What you will do:
Word for word, write out all of the data below.
---
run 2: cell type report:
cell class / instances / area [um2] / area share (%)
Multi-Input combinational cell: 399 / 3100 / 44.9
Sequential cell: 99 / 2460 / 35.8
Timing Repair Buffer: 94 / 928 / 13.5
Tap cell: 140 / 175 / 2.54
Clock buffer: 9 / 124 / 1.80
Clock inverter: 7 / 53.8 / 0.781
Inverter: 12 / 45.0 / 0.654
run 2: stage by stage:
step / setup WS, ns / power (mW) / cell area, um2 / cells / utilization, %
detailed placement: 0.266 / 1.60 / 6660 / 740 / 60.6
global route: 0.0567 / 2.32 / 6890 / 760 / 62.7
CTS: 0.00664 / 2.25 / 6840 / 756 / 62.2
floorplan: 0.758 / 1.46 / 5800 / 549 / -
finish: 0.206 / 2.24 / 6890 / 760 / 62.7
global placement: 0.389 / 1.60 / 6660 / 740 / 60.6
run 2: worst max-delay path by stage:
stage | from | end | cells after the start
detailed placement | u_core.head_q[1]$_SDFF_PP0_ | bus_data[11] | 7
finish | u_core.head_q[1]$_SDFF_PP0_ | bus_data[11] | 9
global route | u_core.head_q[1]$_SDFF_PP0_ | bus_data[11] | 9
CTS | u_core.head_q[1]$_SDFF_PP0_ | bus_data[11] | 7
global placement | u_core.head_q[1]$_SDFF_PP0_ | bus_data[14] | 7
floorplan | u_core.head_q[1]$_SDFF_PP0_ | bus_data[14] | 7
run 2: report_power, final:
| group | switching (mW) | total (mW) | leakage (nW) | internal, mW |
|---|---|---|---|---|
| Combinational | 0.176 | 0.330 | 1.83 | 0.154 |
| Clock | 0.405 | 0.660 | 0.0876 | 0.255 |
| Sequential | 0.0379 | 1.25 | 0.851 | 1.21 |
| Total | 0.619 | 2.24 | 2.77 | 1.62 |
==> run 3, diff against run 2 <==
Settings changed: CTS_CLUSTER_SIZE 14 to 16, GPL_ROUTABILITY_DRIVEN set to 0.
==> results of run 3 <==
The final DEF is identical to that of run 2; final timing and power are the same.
---
Answer for this exercise:
run 2: cell type report:
cell class / instances / area [um2] / area share (%)
Multi-Input combinational cell: 399 / 3100 / 44.9
Sequential cell: 99 / 2460 / 35.8
Timing Repair Buffer: 94 / 928 / 13.5
Tap cell: 140 / 175 / 2.54
Clock buffer: 9 / 124 / 1.80
Clock inverter: 7 / 53.8 / 0.781
Inverter: 12 / 45.0 / 0.654
run 2: stage by stage:
step / setup WS, ns / power (mW) / cell area, um2 / cells / utilization, %
detailed placement: 0.266 / 1.60 / 6660 / 740 / 60.6
global route: 0.0567 / 2.32 / 6890 / 760 / 62.7
CTS: 0.00664 / 2.25 / 6840 / 756 / 62.2
floorplan: 0.758 / 1.46 / 5800 / 549 / -
finish: 0.206 / 2.24 / 6890 / 760 / 62.7
global placement: 0.389 / 1.60 / 6660 / 740 / 60.6
run 2: worst max-delay path by stage:
stage | from | end | cells after the start
detailed placement | u_core.head_q[1]$_SDFF_PP0_ | bus_data[11] | 7
finish | u_core.head_q[1]$_SDFF_PP0_ | bus_data[11] | 9
global route | u_core.head_q[1]$_SDFF_PP0_ | bus_data[11] | 9
CTS | u_core.head_q[1]$_SDFF_PP0_ | bus_data[11] | 7
global placement | u_core.head_q[1]$_SDFF_PP0_ | bus_data[14] | 7
floorplan | u_core.head_q[1]$_SDFF_PP0_ | bus_data[14] | 7
run 2: report_power, final:
| group | switching (mW) | total (mW) | leakage (nW) | internal, mW |
|---|---|---|---|---|
| Combinational | 0.176 | 0.330 | 1.83 | 0.154 |
| Clock | 0.405 | 0.660 | 0.0876 | 0.255 |
| Sequential | 0.0379 | 1.25 | 0.851 | 1.21 |
| Total | 0.619 | 2.24 | 2.77 | 1.62 |
==> run 3, diff against run 2 <==
Settings changed: CTS_CLUSTER_SIZE 14 to 16, GPL_ROUTABILITY_DRIVEN set to 0.
==> results of run 3 <==
The final DEF is identical to that of run 2; final timing and power are the same.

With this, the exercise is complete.